Using more than one index at a time
Up to now, you have seen that one index at a time has been used. However, in many real-world situations, this is, by far, not sufficient. There are cases demanding more logic in the database.
PostgreSQL allows the use of multiple indexes in a single query. Of course, this makes sense if many columns are queried at the same time. However, that's not always the case. It can also happen that a single index is used multiple times to process the very same column. Here is an example:
test=# explain SELECT * FROM t_test WHERE id = 30 OR id = 50;
QUERY PLAN
-----------------------------------------------------------
Bitmap Heap Scan on t_test (cost=8.88..16.85 rows=2 width=9)
Recheck Cond: ((id = 30) OR (id = 50))
-> BitmapOr (cost=8.88..8.88 rows=2 width=0)
-> Bitmap Index Scan on idx_idv (cost=0.00..4.44 rows=1 width=0)
Index Cond: (id = 30)
-> Bitmap Index Scan on idx_id (cost=0.00..4.44 rows=1 width=0)
Index Cond: (id = 50)
(7 rows)
The point here is that the id column is needed twice. First the query looks for 30 and then for 50. As you can see, PostgreSQL will go for a so -called bitmap scan.
The idea behind a bitmap scan is that PostgreSQL will scan the first index, collecting a list of blocks containing the data. Then the next index will be scanned to again compile a list of blocks. This works for as many indexes as desired. In the case of OR, those lists will then be unified, leaving us with a large lists of blocks containing the data. Using this list, the table will be scanned to retrieve those blocks. The trouble now is that PostgreSQL has retrieved a lot more data than needed. In our case, the query will look for two rows; however, a couple of blocks might have been returned by the bitmap scan. Therefore, the executor will do a so called recheck to filter out those rows, which do not satisfy our conditions.

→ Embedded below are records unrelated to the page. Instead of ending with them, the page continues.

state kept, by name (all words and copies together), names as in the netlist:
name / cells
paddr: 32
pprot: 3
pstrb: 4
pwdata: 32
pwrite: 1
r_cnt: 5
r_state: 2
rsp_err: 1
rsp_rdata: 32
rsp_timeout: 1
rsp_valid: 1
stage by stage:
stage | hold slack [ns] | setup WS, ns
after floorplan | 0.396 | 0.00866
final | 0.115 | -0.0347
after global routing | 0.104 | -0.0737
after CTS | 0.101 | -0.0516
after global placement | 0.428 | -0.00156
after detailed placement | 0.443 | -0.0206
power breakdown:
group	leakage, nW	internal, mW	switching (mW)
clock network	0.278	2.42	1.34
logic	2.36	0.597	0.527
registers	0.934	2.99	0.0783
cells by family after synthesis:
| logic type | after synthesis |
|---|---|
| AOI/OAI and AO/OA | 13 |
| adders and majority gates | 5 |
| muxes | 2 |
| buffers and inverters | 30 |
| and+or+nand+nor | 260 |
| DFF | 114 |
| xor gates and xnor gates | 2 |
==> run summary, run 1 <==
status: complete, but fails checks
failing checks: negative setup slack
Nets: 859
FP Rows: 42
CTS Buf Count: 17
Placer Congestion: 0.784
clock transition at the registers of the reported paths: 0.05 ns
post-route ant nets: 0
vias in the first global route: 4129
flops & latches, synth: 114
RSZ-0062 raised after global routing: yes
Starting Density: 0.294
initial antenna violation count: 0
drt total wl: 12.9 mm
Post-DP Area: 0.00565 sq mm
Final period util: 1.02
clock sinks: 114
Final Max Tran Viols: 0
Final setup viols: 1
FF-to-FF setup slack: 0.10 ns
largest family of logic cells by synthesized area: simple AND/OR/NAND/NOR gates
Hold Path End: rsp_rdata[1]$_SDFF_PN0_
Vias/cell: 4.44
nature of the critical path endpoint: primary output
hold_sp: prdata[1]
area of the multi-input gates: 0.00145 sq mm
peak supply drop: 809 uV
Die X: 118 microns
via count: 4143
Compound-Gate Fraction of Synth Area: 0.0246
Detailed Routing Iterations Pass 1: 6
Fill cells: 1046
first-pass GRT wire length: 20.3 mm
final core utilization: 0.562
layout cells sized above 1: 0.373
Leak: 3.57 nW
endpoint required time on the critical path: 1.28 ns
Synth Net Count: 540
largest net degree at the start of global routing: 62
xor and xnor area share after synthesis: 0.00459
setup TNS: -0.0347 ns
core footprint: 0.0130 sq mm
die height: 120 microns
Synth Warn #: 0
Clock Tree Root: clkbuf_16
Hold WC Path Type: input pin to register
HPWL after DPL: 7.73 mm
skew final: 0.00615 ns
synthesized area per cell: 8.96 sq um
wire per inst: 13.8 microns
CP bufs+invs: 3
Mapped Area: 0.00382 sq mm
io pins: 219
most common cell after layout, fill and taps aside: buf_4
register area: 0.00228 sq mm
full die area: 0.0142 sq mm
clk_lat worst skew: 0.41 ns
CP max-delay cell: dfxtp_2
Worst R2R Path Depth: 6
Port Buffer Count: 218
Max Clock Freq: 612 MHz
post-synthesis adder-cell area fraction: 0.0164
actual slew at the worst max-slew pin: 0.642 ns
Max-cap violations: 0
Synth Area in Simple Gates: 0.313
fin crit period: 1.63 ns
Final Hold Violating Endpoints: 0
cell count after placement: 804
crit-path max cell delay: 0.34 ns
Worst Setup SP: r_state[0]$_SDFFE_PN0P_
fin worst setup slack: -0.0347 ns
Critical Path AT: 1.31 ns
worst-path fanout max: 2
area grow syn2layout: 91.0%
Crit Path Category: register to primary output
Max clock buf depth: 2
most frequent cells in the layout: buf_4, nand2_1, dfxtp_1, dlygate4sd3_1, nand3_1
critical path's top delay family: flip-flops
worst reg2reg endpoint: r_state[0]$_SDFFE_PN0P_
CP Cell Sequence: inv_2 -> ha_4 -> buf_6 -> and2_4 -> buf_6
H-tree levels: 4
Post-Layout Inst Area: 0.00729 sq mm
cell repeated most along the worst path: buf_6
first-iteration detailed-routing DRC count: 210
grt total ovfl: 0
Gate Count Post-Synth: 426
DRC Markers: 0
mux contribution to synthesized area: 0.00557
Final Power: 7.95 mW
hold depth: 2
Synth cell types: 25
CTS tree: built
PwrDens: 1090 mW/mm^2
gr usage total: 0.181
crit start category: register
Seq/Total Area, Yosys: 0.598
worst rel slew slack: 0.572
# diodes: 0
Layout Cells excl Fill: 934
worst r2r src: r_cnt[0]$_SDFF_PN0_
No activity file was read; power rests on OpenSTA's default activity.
==> src/rtl/lifo_arbiter_if.sv <==
// lifo_arbiter_if
//   Requester-side bus of the two-port LIFO arbiter.
//   master : requester logic (drives req/op/wdata, receives gnt/err/rvalid/rdata)
//   slave  : lifo_arbiter
// Signals
//   req[1:0]    request strobes, held until the matching gnt
//   op[1:0]     1 = push, 0 = pop, per requester
//   wdata0/1    push data per requester
//   gnt[1:0]    acceptance pulse
//   err[1:0]    refusal pulse (coincides with gnt)
//   rvalid[1:0] pop result valid pulse
//   rdata       shared pop result
interface lifo_arbiter_if #(
  parameter int DW = 4
);
  logic [1:0]    req;
  logic [1:0]    op;
  logic [DW-1:0] wdata0;
  logic [DW-1:0] wdata1;
  logic [1:0]    gnt;
  logic [1:0]    err;
  logic [1:0]    rvalid;
  logic [DW-1:0] rdata;

  modport master (
    output req, op, wdata0, wdata1,
    input  gnt, err, rvalid, rdata
  );

  modport slave (
    input  req, op, wdata0, wdata1,
    output gnt, err, rvalid, rdata
  );
endinterface
<file path="src/rtl/audio_pkg.sv">
// Shared clip identifiers and the default ROM layout for the game's sound effects.
package audio_pkg;

  localparam int CLIP_WIN    = 0;
  localparam int CLIP_MOO    = 1;
  localparam int CLIP_DETECT = 2;
  localparam int CLIP_CHEER  = 3;

  localparam int DEFAULT_NUM_CLIPS = 4;
  localparam int DEFAULT_ADDR_W    = 18;

  // Clip 0 sits in the least significant field of each packed table.
  localparam logic [DEFAULT_NUM_CLIPS*DEFAULT_ADDR_W-1:0] DEFAULT_CLIP_START =
    {18'd83255, 18'd66983, 18'd16396, 18'd0};
  localparam logic [DEFAULT_NUM_CLIPS*DEFAULT_ADDR_W-1:0] DEFAULT_CLIP_END =
    {18'd137138, 18'd83254, 18'd66982, 18'd16395};

endpackage

</file>
<file path="src/rtl/sample_rate_divider.sv">
// Free-running 0..DIV_COUNT-1 counter; tick_o is high on the last count.
module sample_rate_divider #(
  parameter int DIV_COUNT = 1200
) (
  input  logic clk_i,
  input  logic reset_i,
  input  logic clear_i,
  output logic tick_o
);

  localparam int CNT_W = $clog2(DIV_COUNT);
  localparam logic [CNT_W-1:0] LAST = CNT_W'(DIV_COUNT - 1);

  logic [CNT_W-1:0] cnt_q;

  // NOTE: sequential state uses non-blocking assignments so every flop samples pre-edge values.
  always_ff @(posedge clk_i) begin
    if (reset_i || clear_i) begin
      cnt_q <= '0;
    end else if (cnt_q == LAST) begin
      cnt_q <= '0;
    end else begin
      cnt_q <= cnt_q + CNT_W'(1);
    end
  end

  assign tick_o = (cnt_q == LAST);

endmodule

</file>
<file path="src/rtl/audio_clip_player.sv">
// Clip playback engine: walks a clip's ROM address range at the sample rate and
// hands each sample to the Audio_Controller, with loop, stop and pre-emption.
module audio_clip_player
  import audio_pkg::*;
#(
  parameter int ADDR_W    = 18,
  parameter int SAMPLE_W  = 6,
  parameter int OUT_W     = 32,
  parameter int NUM_CLIPS = 4,
  localparam int CLIP_W   = (NUM_CLIPS > 1) ? $clog2(NUM_CLIPS) : 1,
  parameter logic [NUM_CLIPS*ADDR_W-1:0] CLIP_START = DEFAULT_CLIP_START,
  parameter logic [NUM_CLIPS*ADDR_W-1:0] CLIP_END   = DEFAULT_CLIP_END,
  parameter int DIV_COUNT = 1200,
  parameter bit PREEMPT   = 1'b1,
  parameter bit STEREO    = 1'b0
) (
  input  logic                CLOCK_50,
  input  logic                reset,
  input  logic                play_req,
  input  logic [CLIP_W-1:0]   play_clip,
  input  logic                play_loop,
  input  logic                stop,
  output logic                play_ack,
  output logic                busy,
  output logic                done,
  output logic [ADDR_W-1:0]   rom_addr,
  input  logic [SAMPLE_W-1:0] rom_q,
  input  logic                audio_out_allowed,
  output logic                write_audio_out,
  output logic [OUT_W-1:0]    left_channel_audio_out,
  output logic [OUT_W-1:0]    right_channel_audio_out,
  output logic [7:0]          drop_count
);

  localparam logic [0:0] ST_IDLE = 1'b0;
  localparam logic [0:0] ST_PLAY = 1'b1;
  localparam logic [CLIP_W:0] NUM_CLIPS_L = (CLIP_W + 1)'(NUM_CLIPS);

  logic [ADDR_W-1:0] start_tbl [NUM_CLIPS];
  logic [ADDR_W-1:0] end_tbl   [NUM_CLIPS];

  for (genvar i = 0; i < NUM_CLIPS; i++) begin : g_tbl
    assign start_tbl[i] = CLIP_START[i*ADDR_W +: ADDR_W];
    assign end_tbl[i]   = CLIP_END[i*ADDR_W +: ADDR_W];
  end

  logic [0:0]          state_q, state_d;
  logic [CLIP_W-1:0]   clip_q, clip_d;
  logic                loop_q, loop_d;
  logic [ADDR_W-1:0]   addr_q, addr_d;
  logic [SAMPLE_W-1:0] sample_q;
  logic                ack_q, ack_d;
  logic                done_q, done_d;
  logic [7:0]          drop_q, drop_d;

  logic tick, playing, tick_play, accept, at_end;

  assign playing   = (state_q == ST_PLAY);
  assign tick_play = playing && tick;
  assign at_end    = (addr_q == end_tbl[clip_q]);
  assign accept    = play_req && !stop && ({1'b0, play_clip} < NUM_CLIPS_L)
                     && (!playing || PREEMPT);

  sample_rate_divider #(
    .DIV_COUNT (DIV_COUNT)
  ) u_div (
    .clk_i   (CLOCK_50),
    .reset_i (reset),
    .clear_i (!playing || accept),
    .tick_o  (tick)
  );

  // NOTE: every variable gets a default first so no path leaves it unassigned (no latch).
  always_comb begin
    state_d = state_q;
    clip_d  = clip_q;
    loop_d  = loop_q;
    addr_d  = addr_q;
    ack_d   = 1'b0;
    done_d  = 1'b0;
    drop_d  = drop_q;
    if (stop) begin
      state_d = ST_IDLE;
    end else begin
      if (tick_play) begin
        if (!audio_out_allowed && drop_q != 8'hFF) drop_d = drop_q + 8'd1;
        if (!at_end) begin
          addr_d = addr_q + ADDR_W'(1);
        end else if (loop_q) begin
          addr_d = start_tbl[clip_q];
        end else begin
          state_d = ST_IDLE;
          done_d  = 1'b1;
        end
      end
      // A new request overrides the end-of-clip transition but keeps its done pulse.
      if (accept) begin
        state_d = ST_PLAY;
        clip_d  = play_clip;
        loop_d  = play_loop;
        addr_d  = start_tbl[play_clip];
        ack_d   = 1'b1;
      end
    end
  end

  always_ff @(posedge CLOCK_50) begin
    if (reset) begin
      state_q  <= ST_IDLE;
      clip_q   <= '0;
      loop_q   <= 1'b0;
      addr_q   <= '0;
      sample_q <= '0;
      ack_q    <= 1'b0;
      done_q   <= 1'b0;
      drop_q   <= '0;
    end else begin
      state_q  <= state_d;
      clip_q   <= clip_d;
      loop_q   <= loop_d;
      addr_q   <= addr_d;
      sample_q <= rom_q;
      ack_q    <= ack_d;
      done_q   <= done_d;
      drop_q   <= drop_d;
    end
  end

  assign play_ack   = ack_q;
  assign busy       = playing;
  assign done       = done_q;
  assign rom_addr   = addr_q;
  assign drop_count = drop_q;

  assign write_audio_out         = tick_play && audio_out_allowed && !stop;
  assign left_channel_audio_out  = playing ? {sample_q, {(OUT_W-SAMPLE_W){1'b0}}} : '0;
  assign right_channel_audio_out = STEREO ? left_channel_audio_out : '0;

endmodule

</file>
<file path="config.mk">
export PLATFORM = sky130hd
export DESIGN_NAME = audio_clip_player
export DESIGN_NICKNAME = d
export VERILOG_FILES = /design/src/rtl/audio_pkg.sv /design/src/rtl/sample_rate_divider.sv /design/src/rtl/audio_clip_player.sv
export SDC_FILE = /design/constraint.sdc
export NUM_CORES = 1
export LEC_CHECK = 0
export ABC_AREA = 1
export CORE_MARGIN = 4
export CORE_UTILIZATION = 44
export CTS_BUF_LIST = sky130_fd_sc_hd__clkbuf_8
export CTS_CLUSTER_SIZE = 40
export DETAILED_ROUTE_END_ITERATION = 16
export HOLD_SLACK_MARGIN = 0.08
export PLACE_DENSITY_LB_ADDON = 0.08
export SYNTH_ARGS = -nofsm -noshare
export SYNTH_HDL_FRONTEND = slang
export SYNTH_SLANG_ARGS = --single-unit
</file>
<file path="constraint.sdc">
create_clock -name CLOCK_50 -period 2 [get_ports CLOCK_50]
set_input_delay 0.4 -clock CLOCK_50 [delete_from_list [all_inputs] [get_ports CLOCK_50]]
set_output_delay 0.4 -clock CLOCK_50 [all_outputs]
set_load 0.03 [all_outputs]
</file>
==> results of run 1 <==
==> cell type report <==
type,count,share of cell area
well taps,102,0.02690
clock buffers,5,0.01450
flip-flops and latches,49,0.2081
inverters,69,0.05512
repair buffers,121,0.2360
multi-input cells,424,0.4539
clock inverters,3,0.005538
==> registers in the layout, indices dropped and copies added (netlist names) <==
register     flops
loop_q           1
u_div.cnt_q     11
play_ack         1
sample_q         6
rom_addr        18
clip_q           2
busy             1
drop_count       8
done             1
==> synthesized netlist by cell type <==
master    instances  area share
dfxtp_1          49        0.28
or2_2             2      0.0035
nor2_1           90       0.096
conb_1            1      0.0011
and3_1            1      0.0018
nor3_4            1      0.0046
nand2_1         125        0.13
clkbuf_1          6      0.0064
nor3b_1           3      0.0064
inv_2             5      0.0053
xor2_1           12       0.030
nand4_1          10       0.018
ha_1              7       0.025
nor2_2            2      0.0035
buf_6             3      0.0096
buf_2             7      0.0099
a21oi_4           1      0.0046
nor4_1            1      0.0018
a21oi_1          25       0.035
o21ai_0          20       0.028
nand2_2           3      0.0053
a21oi_2           1      0.0025
nor3_1           11       0.016
o21ai_1           5      0.0071
nor2_4            1      0.0032
nand3_2           1      0.0028
nand3_1          37       0.052
o21a_1            2      0.0042
xnor2_1           4      0.0099
buf_4            60        0.13
o21bai_1          1      0.0021
inv_1            64       0.068
==> worst max path at each step <==
stage,start,endpoint,slack [ps],cells past startpoint
after floorplan,clip_q[0],rom_addr[0],80,12
after global placement,clip_q[0],rom_addr[15],-160,14
after detailed placement,clip_q[0],rom_addr[15],-180,14
after CTS,u_div.cnt_q[0],write_audio_out,-20,10
after global routing,clip_q[1],rom_addr[13],-130,14
final,clip_q[1],rom_addr[13],-40,14
==> metrics by stage <==
step	instances	setup slack [ps]	power, uW	cell area [um2]
final	773	-42.07	2311	4745
after floorplan	618	78.58	1517	3751
after global routing	773	-133.0	2418	4745
after global placement	751	-156.1	1622	4285
after detailed placement	751	-183.3	1621	4285
after CTS	766	-19.79	2276	4488
==> critical path, cell delays in order (launching register included) <==
cell and delay, ps:
dfxtp_2 350, buf_6 130, ha_4 200, nand2_4 70, buf_6 90, nand2_1 50, nor2_1 140, nand2_1 110
nor2_4 110, nand3_2 100, buf_6 130, a21oi_4 180, buf_6 160, nand2_1 60, a21oi_1 110
==> cell families after synthesis <==
kind of cell / after synthesis / share of synthesized area
buf+inv: 145 / 0.2264
flops: 49 / 0.2773
compound gates: 55 / 0.08419
simple gates: 288 / 0.3467
other cells: 1 / 0.001060
fa+ha+maj: 7 / 0.02476
xor+xnor: 16 / 0.03962
==> power by group through the flow <==
stage / clock, uW / sequential (uW) / combinational (uW)
global placement: 0 / 1050 / 576
detailed placement: 0 / 1050 / 575
finish: 641 / 1030 / 644
global route: 699 / 1030 / 691
CTS: 659 / 1020 / 593
floorplan: 0 / 1080 / 440
==> repair_timing <==
item / in CTS / in global routing
endpoints found under the setup margin: 29 / 37
hold buffers: 0 / 0
pin swaps: 7 / 24
setup buffers: 7 / 7
gates resized for setup: 24 / 64
==> layer usage <==
layer / part of all wire / vias up / routed length [um] / global-route usage
met5: 0 / - / 0 / 0
met4: 0.024 / 0 / 256 / 0.05644
met3: 0.061 / 21 / 641 / 0.02943
met2: 0.49 / 124 / 5093 / 0.3606
met1: 0.43 / 1695 / 4498 / 0.2557
li1: - / 1847 / - / -
==> run metrics, run 1 <==
period utilization 1.021; post-route antenna net violation count 0; commonest cells after routing, fill and taps aside nand2_1, nor2_1, buf_4; synthesis-to-layout area growth 34.14%; die extent in y 97.66 um; Post-Route Utilization 0.6108; Worst Skew 11.50 ps; CTS tree yes; RR Endpoint rom_addr[13]; Final Max Tran Viols 0; clk slew on worst S/H paths 110 ps; WP data required 2250 ps; drt first pass iters 6; Via-to-Cell Ratio 4.770; DRC viols 0; DP HPWL 7955 um; Int Power 1479 uW; Synth cell types 32; Placer Congestion 0.9990; Nets 691; fmax 489.7 MHz; Seq/Total Area, Yosys 0.2773; average wire per standard cell 13.57 um; Top-Level Pins 108; Register-to-Register Path Depth 14; Clk pwr share 0.278; Post-Syn Instances 561; Switching Power 832.0 uW; CTS H-tree lvls 2; global route overflow 0; CP max FO 7; Hold Worst Slack 478.8 ps; Post-Syn Area 3537 um2; Longest Clk Path Bufs 2; antenna violations before repair 0; hold_sp u_div.cnt_q[10]; overall routing resource usage 0.2035; 1st-iter DRT viols 199; Antenna Cells 0; final wirelength 10490 um; hold crit path type flop to flop; worst skew pair latency 310 ps; vias in the first global route 3285; status complete, but fails checks; storage element area 987.2 um2; multi-input logic area 2153 um2; R2R Setup Slk -40 ps; Power Dens Cells 487.1 nW/um2; P_leak 0.002444 uW; global-route wire length before repair 15960 um; die area 9537 um2; layout cells sized above 1 0.2072; vias 3687; Critical Path Source Type flop; Critical Path AT 2300 ps; Root Buffer clkbuf_8; largest net degree at the start of global routing 23; RSZ-0062 raised after global routing true; endpoint class of the critical path flop; power share of the combinational group 0.279; Sw Share 0.3601; Period minus WS final 2042 ps; CTS buffer count 5; Setup CP Type flop to flop; Cell Rows 32; hold depth 2; Synth Register Bits 49; Core ar. 7767 um2; clk sinks 49; # fillers 768; die width 97.66 um; R2R Path Start clip_q[1]; final hold vios 0; Buffers on Ports 49; commonest non-fill, non-tap cell in the layout nand2_1; sequential power share 0.444; Final WS setup -42.07 ps; Starting Density 0.4554; Yosys Warn Count 0; final setup fails 7; Final TNS setup -187.5 ps; Hold Path End u_div.cnt_q[10]; failing checks negative setup slack; worst vdd ir 0.0002671 V; maxcap violations 0; syn avg cell area 6.305 um2
No activity file was read; power rests on OpenSTA's default activity.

Bitmap scans will also work for AND conditions or a mixture of AND and OR. However, if PostgreSQL sees an AND condition it does not necessarily force itself into a bitmap scan. Let's suppose that we got a query looking for everybody living in Austria and a person with a certain ID. It really makes no sense to use two indexes here because after searching for the ID there is really not much data left. Scanning both indexes would be ways more expensive because there are 8 million people (including me) living in Austria, and reading so many rows to find just one person is pretty pointless from a performance standpoint. The good news is that the PostgreSQL optimizer will make all those decisions for you by comparing the costs of different options and potential indexes, so there is no need to worry.